Optional workflow parameters:

Parameter Value Default Description
finalOutputDirectory String "" Optional final output directory. Copy out fastq files using a task
fileNaming String "{ID}" The naming scheme for the extracted FASTQs

Optional task parameters:

Parameter Value Default Description
examineBam.memory Int 24 Memory allocated for this job
examineBam.timeout Int 12 Time in hours before task timeout
examineBam.modules String "samtools/1.16.1" Required environment modules
nameCheck.modules String "samtools/1.16.1" Required environment modules
nameCheck.memory Int 24 Memory allocated for this job
nameCheck.timeout Int 12 Time in hours before task timeout
unsortBam.memory Int 24 Memory allocated for this job
unsortBam.timeout Int 12 Time in hours before task timeout
unsortBam.modules String "samtools/1.16.1" Required environment modules
backExtractByRG.modules String "picard/2.21.2" Required environment modules
backExtractByRG.memory Int 24 Memory allocated for this job
backExtractByRG.timeout Int 96 Time in hours before task timeout
haveCustomDirRename.modules String "" Required environment modules
haveCustomDirRename.memory Int 24 Memory allocated for this job
haveCustomDirRename.timeout Int 12 Time in hours before task timeout
haveCustomDirReview.modules String "fastqc/0.11.9" Required environment modules
haveCustomDirReview.memory Int 24 Memory allocated for this job
haveCustomDirReview.timeout Int 12 Time in hours before task timeout
copyOutFastq.memory Int 24 Memory allocated for this job
copyOutFastq.timeout Int 12 Time in hours before task timeout
composeLog.memory Int 4 Memory allocated for this job
composeLog.timeout Int 2 Time in hours before task timeout
noCustomDirRename.modules String "" Required environment modules
noCustomDirRename.memory Int 24 Memory allocated for this job
noCustomDirRename.timeout Int 12 Time in hours before task timeout
noCustomDirReview.modules String "fastqc/0.11.9" Required environment modules
noCustomDirReview.memory Int 24 Memory allocated for this job
noCustomDirReview.timeout Int 12 Time in hours before task timeout
summarize.memory Int 24 Memory allocated for this job
summarize.timeout Int 12 Time in hours before task timeout

Outputs

Output Type Description Labels
bamFileFlagstat File A TXT file containing flag information about the BAM file vidarr_label: bamFileFlagstat
fastqc Array[File]? An optional array of FastQC report files vidarr_label: fastqc
fastqs Array[File]? An optional array of fastq.gz files vidarr_label: fastqs
summary File Summary file generated by processing fastQC and samstat report data vidarr_label: summary
copyLog File? log file from copy out task, provisioned if a custom output dir requested vidarr_label: copyLog

Commands

This section lists command(s) run by bamToFastq workflow

  • Running bamToFastq

Given aligned reads in bam format, this workflow will backextract to generate fastq files based on the readgroups. By default, the files are named based on the readgroup IDs, but a custom naming scheme based on other readgroup fields can be provided. This takes the form of mixing text with {FD} symbols, where FD is a readgroup FD (SM, PU, etc)

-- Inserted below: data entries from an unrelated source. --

Background: an optimization exercise with open tools, aiming at small area, a short achievable clock period and few clock cycles per item. Do not read the settings as production practice. RTL that was checked went through simulation tests only; none was proved equivalent to the original.

Setup of red:
==> module rf_siphash, before the edit <==
module rf_siphash (
    input  wire         clk,
    input  wire         rst,
    input  wire         key_we,
    input  wire [127:0] key,
    input  wire         in_valid,
    output wire         in_ready,
    input  wire [7:0]   in_prof,
    input  wire [7:0]   in_fam,
    input  wire [127:0] in_addr,
    input  wire [7:0]   in_plen,
    output wire         out_valid,
    input  wire         out_ready,
    output wire [63:0]  out_hash
);
    reg [63:0] k0, k1;
    always @(posedge clk) begin
        if (key_we) begin
            k0 <= key[63:0];
            k1 <= key[127:64];
        end
    end
    wire [31:0]  v4_mask = (in_plen >= 8'd32)  ? {32{1'b1}}  : ~({32{1'b1}}  >> in_plen[4:0]);
    wire [127:0] v6_mask = (in_plen >= 8'd128) ? {128{1'b1}} : ~({128{1'b1}} >> in_plen[6:0]);
    reg [127:0] addr_m;
    always @(*) begin
        case (in_fam)
            8'h00:   addr_m = {in_addr[127:80], 80'd0};
            8'h04:   addr_m = {in_addr[127:96] & v4_mask, 96'd0};
            8'h06:   addr_m = in_addr & v6_mask;
            default: addr_m = in_addr;
        endcase
    end
    wire [7:0] ab [0:15];
    genvar gi;
    generate
        for (gi = 0; gi < 16; gi = gi + 1) begin : g_ab
            assign ab[gi] = addr_m[127-8*gi -: 8];
        end
    endgenerate
    wire [63:0] w0 = {ab[5], ab[4], ab[3], ab[2], ab[1], ab[0], in_fam, in_prof};
    wire [63:0] w1 = {ab[13], ab[12], ab[11], ab[10], ab[9], ab[8], ab[7], ab[6]};
    wire [63:0] w2 = {8'd18, 40'd0, ab[15], ab[14]};
    reg  [63:0] v0, v1, v2, v3;
    wire [63:0] a0;
    sip_add u_a0 (.a(v0), .b(v1), .s(a0));
    wire [63:0] a1 = {v1[50:0], v1[63:51]} ^ a0;
    wire [63:0] a0r = {a0[31:0], a0[63:32]};
    wire [63:0] a2;
    sip_add u_a2 (.a(v2), .b(v3), .s(a2));
    wire [63:0] a3 = {v3[47:0], v3[63:48]} ^ a2;
    wire [63:0] b0;
    sip_add u_b0 (.a(a0r), .b(a3), .s(b0));
    wire [63:0] b2;
    sip_add u_b2 (.a(a2), .b(a1), .s(b2));
    wire [63:0] a3r = {a3[42:0], a3[63:43]};
    wire [63:0] a1r = {a1[46:0], a1[63:47]};
    wire [63:0] b2r = {b2[31:0], b2[63:32]};
    wire [63:0] b3 = a3r ^ b0;
    wire [63:0] b1 = a1r ^ b2;
    wire [63:0] hx = b1 ^ a3r ^ b2r;
    reg        busy;
    reg [3:0]  cnt;
    reg        ovalid;
    reg [63:0] hash;
    wire last   = busy && (cnt == 4'd9);
    wire take   = busy && (cnt == 4'd5);      
    wire accept = take && !ovalid;
    wire redo   = take && ovalid;
    wire start  = (!busy || last) && in_valid;
    wire init   = start || redo;
    assign in_ready  = accept;
    assign out_valid = ovalid;
    assign out_hash  = hash;
    wire [63:0] x0 = (cnt == 4'd1) ? w0 : (cnt == 4'd3) ? w1 : (cnt == 4'd5) ? w2 : 64'd0;
    wire [63:0] x3 = (cnt == 4'd1) ? w1 : (cnt == 4'd3) ? w2 : 64'd0;
    wire [63:0] x2 = (cnt == 4'd5) ? 64'h00000000000000ff : 64'd0;
    always @(posedge clk) begin
        if (init) begin
            v0 <= k0 ^ 64'h736f6d6570736575;
            v1 <= k1 ^ 64'h646f72616e646f6d;
            v2 <= k0 ^ 64'h6c7967656e657261;
            v3 <= k1 ^ 64'h7465646279746573 ^ w0;
        end else begin
            v0 <= b0 ^ x0;
            v1 <= b1;
            v2 <= b2r ^ x2;
            v3 <= b3 ^ x3;
        end
        if (last)
            hash <= hx;
    end
    always @(posedge clk) begin
        if (rst) begin
            busy   <= 1'b0;
            cnt    <= 4'd0;
            ovalid <= 1'b0;
        end else begin
            if (init)
                cnt <= 4'd0;
            else
                cnt <= cnt + 4'd1;
            if (start)
                busy <= 1'b1;
            else if (last)
                busy <= 1'b0;
            if (last)
                ovalid <= 1'b1;
            else if (out_ready)
                ovalid <= 1'b0;
        end
    end
endmodule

Un-sort bam (sort by read name)

     samtools sort --threads 8 -n ~{bamFileToSort} -O bam -o unsorted.bam

Examine Bam: collect stats with samtools

This runs samtools, collecting read group data and stats

     set -euo pipefail
     samtools view -H ~{bamFile} | grep -G "^@RG" > readgroups.tsv
     samtools stats --threads 8 ~{bamFile} > ~{prefix}.samstats.txt

nameCheck: ensure we do not have collision among output files

Use read groups from the input bam file and naming schema so that the names for the outputs are unique.

         
         samtools view -H ~{bamFile} | grep -G "^@RG" > readgroups.tsv
         python3<<CODE
 
         import difflib
         import re
         with open(r"readgroups.tsv",'r') as rg_data:
             rg = rg_data.read()
        
         fileNaming = "~{fileNaming}"
         
         def validate(valid="true"):
             isValid = open("isValid.txt", 'w')
             isValid.write(valid)
             isValid.close()
         
         validate()
 
             # Check No. 1:
             # Comparing RG tags from readgroups file and fileNaming
             # Exits if a tag is missing
 
         inputs = re.findall(r"[^{\}]+(?=})", fileNaming)
         tags = list(set(re.findall(r"[^\t:]+(?=:)", rg)))
 
         if all(i in tags for i in inputs) == False:  
             print("FAILED: Missing input tag")
             d = difflib.Differ()
             diff = d.compare(tags, inputs)
             errorMessage = '\n'.join(diff)
             validate("false")
             raise ValueError("Input tag does not exist:" + '\n' + errorMessage)
 
             # Check No. 2:
             # Predicting modified file name:
             # Exits if non-unique names are created
 
         rgArray = []
         dictArray = []
 
         for line in rg.splitlines():
             data = line[1:].split()
             rgArray.append(data)
 
         for row in rgArray:
             del row[0]
             for i in range(len(row)):
                 k = row[i].split(":")
                 row[i] = k
             dictArray.append({row[i][0]: row[i][1] for i in range(len(row))})
 
         fastqNames = []
         rgData = {}
 
         for j in range(len(dictArray)):
             idData = []
             for readNum in [1, 2]:
                 newName = fileNaming.format_map(dictArray[j])
                 predictedFileName = f"{newName}_{readNum}.fastq.gz"
                 if predictedFileName in fastqNames:
                     validate("false")
                     raise ValueError("File name results in non-unique names")
                 else:
                     fastqNames.append(predictedFileName)
                     idData.append(predictedFileName)
             rgData[dictArray[j]["ID"]]=idData
 
         print(rgData)
         
         CODE
 

Backextract fastq files from bam file per readgroup.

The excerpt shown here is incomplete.